Still squarely aligned with the scientific community, I look to the experts who tell us carbon pollution is the main reason our planet is getting hotter, thus increasing our chances for severe weather.
Having recently spent time outside my little corner of the world at a series of conferences, I’m using a moral rudder to sail beyond fear. Mashable’s Social Good Summit, the Global Women’s Climate Justice Day of Action at the United Nations and the Omega Institute’s Women and Power conference focused heavily on women and climate change.
Gender and Climate Change
"It is terribly unjust that the people paying the most brutal price for climate impact are the ones least responsible.” Women's Earth & Climate Action Network (WECAN)
Locally and globally, climate change is not gender neutral. This injustice takes aim at women because women encompass a disproportionately large share of the poor -- in the U.S. and the rest of the world. Women are the caregivers for children, and those tiny lungs bear the brunt of pollution.
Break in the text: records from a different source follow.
==> config.mk <==
export PLATFORM = sky130hd
export DESIGN_NAME = simple_axi_cmd_queue
export DESIGN_NICKNAME = d
export VERILOG_FILES = /design/src/rtl/simple_axi_cmd_queue.sv
export SDC_FILE = /design/constraint.sdc
export NUM_CORES = 1
export LEC_CHECK = 0
export CORE_MARGIN = 2
export CORE_UTILIZATION = 55
export CTS_CLUSTER_SIZE = 16
export DETAILED_ROUTE_END_ITERATION = 6
export GPL_ROUTABILITY_DRIVEN = 0
export PLACE_DENSITY = 0.81
export SKIP_CTS_REPAIR_TIMING = 1
export SLEW_MARGIN = 20
export SYNTH_ARGS = -nofsm -noshare
export SYNTH_HDL_FRONTEND = slang
export SYNTH_SLANG_ARGS = --single-unit
export TNS_END_PERCENT = 5
==> constraint.sdc <==
create_clock -name i_clk -period 16.3 [get_ports i_clk]
set_input_delay 3.26 -clock i_clk [delete_from_list [all_inputs] [get_ports i_clk]]
set_output_delay 3.26 -clock i_clk [all_outputs]
set_load 0.01 [all_outputs]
I was shocked to learn, “women and children are 14 times more likely to die than men during natural disasters." And according to the World Economic Forum, women perceive climate change risks more than men.
Yet, the policies of extreme weather are governed mostly by men. This is our political reality. In fact, leading up to Hurricane Joaquin, my newsfeed in the New York metropolitan area focused solely on two decision-making governors tracking the hurricane -- Andrew Cuomo and Chris Christie.
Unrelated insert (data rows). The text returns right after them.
==> src/rtl/hazard_ctrl_if.sv <==
// Hazard-controller bundle: pipeline-stage hazard inputs, stall/flush/forward controls, perf counters.
// master = pipeline side driving stage info; slave = hazard controller.
interface hazard_ctrl_if;
  logic [4:0]  rs1_addr_D, rs2_addr_D;
  logic [4:0]  rs1_addr_E, rs2_addr_E;
  logic [4:0]  rd_addr_E, rd_addr_M, rd_addr_W;
  logic        rd_wren_E, rd_wren_M, rd_wren_W;
  logic [1:0]  wb_sel_E;
  logic        pc_sel_E;
  logic        mem_req_M;
  logic        mem_ack;
  logic        stall_F, stall_D, stall_E, stall_M;
  logic        flush_D, flush_E, flush_W;
  logic [1:0]  fwd_a_E, fwd_b_E;
  logic        err_timeout;
  logic [31:0] stall_cycles;
  logic [31:0] flush_events;

  modport master (
    output rs1_addr_D, rs2_addr_D, rs1_addr_E, rs2_addr_E,
    output rd_addr_E, rd_addr_M, rd_addr_W, rd_wren_E, rd_wren_M, rd_wren_W,
    output wb_sel_E, pc_sel_E, mem_req_M, mem_ack,
    input  stall_F, stall_D, stall_E, stall_M, flush_D, flush_E, flush_W,
    input  fwd_a_E, fwd_b_E, err_timeout, stall_cycles, flush_events
  );

  modport slave (
    input  rs1_addr_D, rs2_addr_D, rs1_addr_E, rs2_addr_E,
    input  rd_addr_E, rd_addr_M, rd_addr_W, rd_wren_E, rd_wren_M, rd_wren_W,
    input  wb_sel_E, pc_sel_E, mem_req_M, mem_ack,
    output stall_F, stall_D, stall_E, stall_M, flush_D, flush_E, flush_W,
    output fwd_a_E, fwd_b_E, err_timeout, stall_cycles, flush_events
  );
endinterface

==> src/rtl/hazard_ctrl.sv <==
// RV32I five-stage hazard control: load-use, redirect, data-memory wait with timeout, forwarding.
// Controls are combinational in the same cycle; state, wait counter and perf counters update on i_clk.
module hazard_ctrl #(
  parameter logic [1:0] WB_MEM  = 2'b01,
  parameter logic [7:0] TIMEOUT = 8'd255
) (
  input  logic         i_clk,
  input  logic         i_rst,
  hazard_ctrl_if.slave hz
);

  localparam logic [0:0] ST_RUN      = 1'b0;
  localparam logic [0:0] ST_MEM_WAIT = 1'b1;

  logic [0:0]  state_q, state_d;
  logic [7:0]  wcnt_q, wcnt_d;
  logic [31:0] stall_cnt_q, stall_cnt_d;
  logic [31:0] flush_cnt_q, flush_cnt_d;

  logic lu, mw, mem_stall, timeout_rel, redirect;
  logic st_f, st_d, st_e, st_m, fl_d, fl_e, fl_w;
  logic [1:0] fwd_a, fwd_b;

  function automatic logic [1:0] fwd_sel(input logic [4:0] rs,
                                         input logic [4:0] rd_m, input logic wr_m,
                                         input logic [4:0] rd_w, input logic wr_w);
    logic [1:0] sel;
    sel = 2'b00;
    if (wr_m && (rd_m != 5'd0) && (rd_m == rs))
      sel = 2'b10;
    else if (wr_w && (rd_w != 5'd0) && (rd_w == rs))
      sel = 2'b01;
    return sel;
  endfunction

  always_comb begin
    state_d     = state_q;
    wcnt_d      = wcnt_q;
    mem_stall   = 1'b0;
    timeout_rel = 1'b0;
    redirect    = 1'b0;
    st_f = 1'b0; st_d = 1'b0; st_e = 1'b0; st_m = 1'b0;
    fl_d = 1'b0; fl_e = 1'b0; fl_w = 1'b0;

    lu = (hz.wb_sel_E == WB_MEM) && hz.rd_wren_E && (hz.rd_addr_E != 5'd0) &&
         ((hz.rd_addr_E == hz.rs1_addr_D) || (hz.rd_addr_E == hz.rs2_addr_D));
    mw = hz.mem_req_M && !hz.mem_ack;

    case (state_q)
      ST_RUN: begin
        mem_stall = mw;
        if (mw) begin
          state_d = ST_MEM_WAIT;
          wcnt_d  = 8'd0;
        end
      end
      default: begin
        if (hz.mem_ack) begin
          state_d = ST_RUN;
        end else if (wcnt_q < TIMEOUT) begin
          mem_stall = 1'b1;
          wcnt_d    = wcnt_q + 8'd1;
        end else begin
          timeout_rel = 1'b1;
          state_d     = ST_RUN;
        end
      end
    endcase

    // Execute is frozen under a memory stall, so redirect/load-use wait for release.
    if (mem_stall) begin
      st_f = 1'b1; st_d = 1'b1; st_e = 1'b1; st_m = 1'b1;
      fl_w = 1'b1;
    end else if (hz.pc_sel_E) begin
      redirect = 1'b1;
      fl_d     = 1'b1;
      fl_e     = 1'b1;
    end else if (lu) begin
      st_f = 1'b1;
      st_d = 1'b1;
      fl_e = 1'b1;
    end

    fwd_a = fwd_sel(hz.rs1_addr_E, hz.rd_addr_M, hz.rd_wren_M, hz.rd_addr_W, hz.rd_wren_W);
    fwd_b = fwd_sel(hz.rs2_addr_E, hz.rd_addr_M, hz.rd_wren_M, hz.rd_addr_W, hz.rd_wren_W);

    stall_cnt_d = stall_cnt_q + {31'd0, st_f};
    flush_cnt_d = flush_cnt_q + {31'd0, redirect};
  end

  always_ff @(posedge i_clk or posedge i_rst) begin
    if (i_rst) begin
      state_q     <= ST_RUN;
      wcnt_q      <= 8'd0;
      stall_cnt_q <= 32'd0;
      flush_cnt_q <= 32'd0;
    end else begin
      state_q     <= state_d;
      wcnt_q      <= wcnt_d;
      stall_cnt_q <= stall_cnt_d;
      flush_cnt_q <= flush_cnt_d;
    end
  end

  // Reset masks every control output immediately, independent of the inputs.
  assign hz.stall_F      = st_f & ~i_rst;
  assign hz.stall_D      = st_d & ~i_rst;
  assign hz.stall_E      = st_e & ~i_rst;
  assign hz.stall_M      = st_m & ~i_rst;
  assign hz.flush_D      = fl_d & ~i_rst;
  assign hz.flush_E      = fl_e & ~i_rst;
  assign hz.flush_W      = fl_w & ~i_rst;
  assign hz.err_timeout  = timeout_rel & ~i_rst;
  assign hz.fwd_a_E      = i_rst ? 2'b00 : fwd_a;
  assign hz.fwd_b_E      = i_rst ? 2'b00 : fwd_b;
  assign hz.stall_cycles = stall_cnt_q;
  assign hz.flush_events = flush_cnt_q;

endmodule

==> src/flat_wrapper.sv <==
// flat-port wrapper written by rule: the top's interface ports become plain ports
module hazard_ctrl_flat 
#(
  parameter logic [1:0] WB_MEM  = 2'b01,
  parameter logic [7:0] TIMEOUT = 8'd255
)
  (i_clk, i_rst, hz_rs1_addr_D, hz_rs2_addr_D, hz_rs1_addr_E, hz_rs2_addr_E, hz_rd_addr_E, hz_rd_addr_M, hz_rd_addr_W, hz_rd_wren_E, hz_rd_wren_M, hz_rd_wren_W, hz_wb_sel_E, hz_pc_sel_E, hz_mem_req_M, hz_mem_ack, hz_stall_F, hz_stall_D, hz_stall_E, hz_stall_M, hz_flush_D, hz_flush_E, hz_flush_W, hz_fwd_a_E, hz_fwd_b_E, hz_err_timeout, hz_stall_cycles, hz_flush_events);
  hazard_ctrl_if hz_i ();
  input  logic i_clk;
  input  logic i_rst;
  input wire logic [$bits(hz_i.rs1_addr_D)-1:0] hz_rs1_addr_D;
  input wire logic [$bits(hz_i.rs2_addr_D)-1:0] hz_rs2_addr_D;
  input wire logic [$bits(hz_i.rs1_addr_E)-1:0] hz_rs1_addr_E;
  input wire logic [$bits(hz_i.rs2_addr_E)-1:0] hz_rs2_addr_E;
  input wire logic [$bits(hz_i.rd_addr_E)-1:0] hz_rd_addr_E;
  input wire logic [$bits(hz_i.rd_addr_M)-1:0] hz_rd_addr_M;
  input wire logic [$bits(hz_i.rd_addr_W)-1:0] hz_rd_addr_W;
  input wire logic [$bits(hz_i.rd_wren_E)-1:0] hz_rd_wren_E;
  input wire logic [$bits(hz_i.rd_wren_M)-1:0] hz_rd_wren_M;
  input wire logic [$bits(hz_i.rd_wren_W)-1:0] hz_rd_wren_W;
  input wire logic [$bits(hz_i.wb_sel_E)-1:0] hz_wb_sel_E;
  input wire logic [$bits(hz_i.pc_sel_E)-1:0] hz_pc_sel_E;
  input wire logic [$bits(hz_i.mem_req_M)-1:0] hz_mem_req_M;
  input wire logic [$bits(hz_i.mem_ack)-1:0] hz_mem_ack;
  output wire logic [$bits(hz_i.stall_F)-1:0] hz_stall_F;
  output wire logic [$bits(hz_i.stall_D)-1:0] hz_stall_D;
  output wire logic [$bits(hz_i.stall_E)-1:0] hz_stall_E;
  output wire logic [$bits(hz_i.stall_M)-1:0] hz_stall_M;
  output wire logic [$bits(hz_i.flush_D)-1:0] hz_flush_D;
  output wire logic [$bits(hz_i.flush_E)-1:0] hz_flush_E;
  output wire logic [$bits(hz_i.flush_W)-1:0] hz_flush_W;
  output wire logic [$bits(hz_i.fwd_a_E)-1:0] hz_fwd_a_E;
  output wire logic [$bits(hz_i.fwd_b_E)-1:0] hz_fwd_b_E;
  output wire logic [$bits(hz_i.err_timeout)-1:0] hz_err_timeout;
  output wire logic [$bits(hz_i.stall_cycles)-1:0] hz_stall_cycles;
  output wire logic [$bits(hz_i.flush_events)-1:0] hz_flush_events;
  assign hz_i.rs1_addr_D = hz_rs1_addr_D;
  assign hz_i.rs2_addr_D = hz_rs2_addr_D;
  assign hz_i.rs1_addr_E = hz_rs1_addr_E;
  assign hz_i.rs2_addr_E = hz_rs2_addr_E;
  assign hz_i.rd_addr_E = hz_rd_addr_E;
  assign hz_i.rd_addr_M = hz_rd_addr_M;
  assign hz_i.rd_addr_W = hz_rd_addr_W;
  assign hz_i.rd_wren_E = hz_rd_wren_E;
  assign hz_i.rd_wren_M = hz_rd_wren_M;
  assign hz_i.rd_wren_W = hz_rd_wren_W;
  assign hz_i.wb_sel_E = hz_wb_sel_E;
  assign hz_i.pc_sel_E = hz_pc_sel_E;
  assign hz_i.mem_req_M = hz_mem_req_M;
  assign hz_i.mem_ack = hz_mem_ack;
  assign hz_stall_F = hz_i.stall_F;
  assign hz_stall_D = hz_i.stall_D;
  assign hz_stall_E = hz_i.stall_E;
  assign hz_stall_M = hz_i.stall_M;
  assign hz_flush_D = hz_i.flush_D;
  assign hz_flush_E = hz_i.flush_E;
  assign hz_flush_W = hz_i.flush_W;
  assign hz_fwd_a_E = hz_i.fwd_a_E;
  assign hz_fwd_b_E = hz_i.fwd_b_E;
  assign hz_err_timeout = hz_i.err_timeout;
  assign hz_stall_cycles = hz_i.stall_cycles;
  assign hz_flush_events = hz_i.flush_events;
  hazard_ctrl #(.WB_MEM(WB_MEM), .TIMEOUT(TIMEOUT)) u_core (.i_clk(i_clk), .i_rst(i_rst), .hz(hz_i));
endmodule
==> config.mk <==
export PLATFORM = sky130hd
export DESIGN_NAME = hazard_ctrl_flat
export DESIGN_NICKNAME = d
export VERILOG_FILES = /design/src/rtl/hazard_ctrl_if.sv /design/src/rtl/hazard_ctrl.sv /design/src/flat_wrapper.sv
export SDC_FILE = /design/constraint.sdc
export NUM_CORES = 1
export LEC_CHECK = 0
export CORE_MARGIN = 2
export CORE_UTILIZATION = 48
export CTS_BUF_LIST = sky130_fd_sc_hd__clkbuf_4 sky130_fd_sc_hd__clkbuf_8
export CTS_CLUSTER_SIZE = 12
export DETAILED_ROUTE_END_ITERATION = 16
export GPL_ROUTABILITY_DRIVEN = 0
export PLACE_DENSITY = 0.82
export SLEW_MARGIN = 40
export SYNTH_ARGS = -nofsm -noshare
export SYNTH_HDL_FRONTEND = slang
export SYNTH_SLANG_ARGS = --single-unit
==> constraint.sdc <==
create_clock -name i_clk -period 5.55 [get_ports i_clk]
set_clock_uncertainty 0.05 [all_clocks]
set_input_delay 1.11 -clock i_clk [delete_from_list [all_inputs] [get_ports i_clk]]
set_output_delay 1.11 -clock i_clk [all_outputs]
set_load 0.02 [all_outputs]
As Elizabeth Gilbert, author of Eat, Pray, Love and Big Magic, noted in her keynote speech at Omega:
“I meet amazing women who want to do amazing things, but are not doing it. They are not because of fear.”
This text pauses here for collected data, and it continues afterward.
[src/rtl/ntru_operand_loader.sv]
// Operand front end for the NTRU serial multiplier: loads h and r over AXI4-Stream, counts nnz(r), launches the control block.
// Optional frame-delimiter checking on tlast is compiled in with LOADER_TLAST_CHECK_EN.
module ntru_operand_loader #(
    parameter int N = 541,
    parameter int q = 2048,
    parameter int p = 3,
    localparam int AW = $clog2(N),
    localparam int HW = $clog2(q),
    localparam int RW = $clog2(p),
    localparam int NW = $clog2(N + 1)
) (
    input  logic          clk,
    input  logic          rst,
    input  logic [31:0]   s_axis_tdata,
    input  logic          s_axis_tvalid,
    output logic          s_axis_tready,
    input  logic          s_axis_tlast,
    output logic          h_we,
    output logic [AW-1:0] h_addr,
    output logic [HW-1:0] h_din,
    output logic          r_we,
    output logic [AW-1:0] r_addr,
    output logic [RW-1:0] r_din,
    output logic [NW-1:0] nnz,
    output logic          ctrl_rst_n,
    output logic          start_op,
    input  logic          end_op,
    output logic          done,
    output logic          frame_err
);

    typedef enum logic [2:0] {
        LOAD_H    = 3'd0,
        LOAD_R    = 3'd1,
        START_CLR = 3'd2,
        START     = 3'd3,
        RUN       = 3'd4
    } state_t;

    state_t        state_q, state_d;
    logic [AW-1:0] cnt_q, cnt_d;
    logic [NW-1:0] nnz_q, nnz_d;
    logic          tready_q, tready_d;
    logic          h_we_q, h_we_d;
    logic [AW-1:0] h_addr_q, h_addr_d;
    logic [HW-1:0] h_din_q, h_din_d;
    logic          r_we_q, r_we_d;
    logic [AW-1:0] r_addr_q, r_addr_d;
    logic [RW-1:0] r_din_q, r_din_d;
    logic          ctrl_rst_n_q, ctrl_rst_n_d;
    logic          start_op_q, start_op_d;
    logic          done_q, done_d;
    logic          hs;
    logic          last_cnt;
    logic          r_nz;
    logic          unused_inputs;

`ifdef LOADER_TLAST_CHECK_EN
    logic          err_q, err_d;
`endif

    assign hs       = s_axis_tvalid && tready_q;
    assign last_cnt = (cnt_q == AW'(N - 1));
    assign r_nz     = (s_axis_tdata[RW-1:0] != '0);
    // Upper tdata bits (and tlast when unchecked) carry no information.
    assign unused_inputs = ^{s_axis_tdata[31:HW], s_axis_tlast};

    always_comb begin
        state_d      = state_q;
        cnt_d        = cnt_q;
        nnz_d        = nnz_q;
        tready_d     = 1'b0;
        h_we_d       = 1'b0;
        h_addr_d     = h_addr_q;
        h_din_d      = h_din_q;
        r_we_d       = 1'b0;
        r_addr_d     = r_addr_q;
        r_din_d      = r_din_q;
        ctrl_rst_n_d = 1'b1;
        start_op_d   = 1'b0;
        done_d       = 1'b0;
`ifdef LOADER_TLAST_CHECK_EN
        err_d        = err_q;
`endif
        case (state_q)
            LOAD_H: begin
                tready_d = 1'b1;
                if (hs) begin
                    h_we_d   = 1'b1;
                    h_addr_d = cnt_q;
                    h_din_d  = s_axis_tdata[HW-1:0];
                    if (last_cnt) begin
                        cnt_d   = '0;
                        nnz_d   = '0;
                        state_d = LOAD_R;
                    end else begin
                        cnt_d = cnt_q + AW'(1);
                    end
`ifdef LOADER_TLAST_CHECK_EN
                    if (cnt_q == '0)
                        err_d = 1'b0;
                    if (s_axis_tlast) begin
                        err_d   = 1'b1;
                        cnt_d   = '0;
                        state_d = LOAD_H;
                    end
`endif
                end
            end
            LOAD_R: begin
                tready_d = 1'b1;
                if (hs) begin
                    r_we_d   = 1'b1;
                    r_addr_d = cnt_q;
                    r_din_d  = s_axis_tdata[RW-1:0];
                    nnz_d    = nnz_q + NW'(r_nz);
                    if (last_cnt) begin
                        cnt_d        = '0;
                        state_d      = START_CLR;
                        tready_d     = 1'b0;
                        ctrl_rst_n_d = 1'b0;
                    end else begin
                        cnt_d = cnt_q + AW'(1);
                    end
`ifdef LOADER_TLAST_CHECK_EN
                    // A bad delimiter abandons the frame before the launch sequence.
                    if (last_cnt != s_axis_tlast) begin
                        err_d        = 1'b1;
                        cnt_d        = '0;
                        state_d      = LOAD_H;
                        tready_d     = 1'b1;
                        ctrl_rst_n_d = 1'b1;
                    end
`endif
                end
            end
            START_CLR: begin
                state_d    = START;
                start_op_d = 1'b1;
            end
            START: begin
                state_d = RUN;
            end
            RUN: begin
                if (end_op) begin
                    done_d   = 1'b1;
                    tready_d = 1'b1;
                    cnt_d    = '0;
                    state_d  = LOAD_H;
                end
            end
            default: begin
                state_d = LOAD_H;
                cnt_d   = '0;
            end
        endcase
    end

    always_ff @(posedge clk) begin
        if (!rst) begin
            state_q      <= LOAD_H;
            cnt_q        <= '0;
            nnz_q        <= '0;
            tready_q     <= 1'b0;
            h_we_q       <= 1'b0;
            h_addr_q     <= '0;
            h_din_q      <= '0;
            r_we_q       <= 1'b0;
            r_addr_q     <= '0;
            r_din_q      <= '0;
            ctrl_rst_n_q <= 1'b1;
            start_op_q   <= 1'b0;
            done_q       <= 1'b0;
`ifdef LOADER_TLAST_CHECK_EN
            err_q        <= 1'b0;
`endif
        end else begin
            state_q      <= state_d;
            cnt_q        <= cnt_d;
            nnz_q        <= nnz_d;
            tready_q     <= tready_d;
            h_we_q       <= h_we_d;
            h_addr_q     <= h_addr_d;
            h_din_q      <= h_din_d;
            r_we_q       <= r_we_d;
            r_addr_q     <= r_addr_d;
            r_din_q      <= r_din_d;
            ctrl_rst_n_q <= ctrl_rst_n_d;
            start_op_q   <= start_op_d;
            done_q       <= done_d;
`ifdef LOADER_TLAST_CHECK_EN
            err_q        <= err_d;
`endif
        end
    end

    assign s_axis_tready = tready_q;
    assign h_we          = h_we_q;
    assign h_addr        = h_addr_q;
    assign h_din         = h_din_q;
    assign r_we          = r_we_q;
    assign r_addr        = r_addr_q;
    assign r_din         = r_din_q;
    assign nnz           = nnz_q;
    assign ctrl_rst_n    = ctrl_rst_n_q;
    assign start_op      = start_op_q;
    assign done          = done_q;
`ifdef LOADER_TLAST_CHECK_EN
    assign frame_err     = err_q;
`else
    assign frame_err     = 1'b0;
`endif

endmodule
Empathy, Education and Ethics
There was an overarching theme I heard over and over at these conferences to counteract the powerless fear women feel about climate change -- we employ empathy, education and ethics.
To overcome fear, we need to use these weapons and get active. When we started Moms Clean Air Force, we didn’t ask people to donate, we asked them to care – to care about air pollution, to care about how toxic chemicals affect their families, to care about the climate that will impact their children’s future. We discovered once people cared about the issues, they became empowered to activate in their community.
But as Madeleine Albright, the first female Secretary of State of the U.S., said at the Social Good Summit,
"America is a generous country but we aren't doing enough...given the scale and our own capabilities."
In the U.S. we call for strong environmental regulations and get pushback every step of the way from polluters who defend their right to pollute and the politicians that protect them. Compromised, we inch forward.
Storm Warning
Globally, the situation is even worse because nature doesn’t regulate. For instance, in the Maldives, the islands off the coast of India, “could become the first state in history to be completely erased by the sea.”
Thilmeeza Hussain, from the Maldives and founder of Voice of Women spoke at the WECAN event about a location that can’t wait for politics:
“We are thinking about our survival, our existence. There’s nothing to negotiate when it comes to global warming.”
Living in a sacrifice zone is no way to live. Many of us care about our relationship to climate change -- now we need to reach beyond and help women across the globe move from fear to caring about solutions.
The scientific evidence is settled; global warming is real and climate change is a women's rights issue. Now it's time to weather the storm together.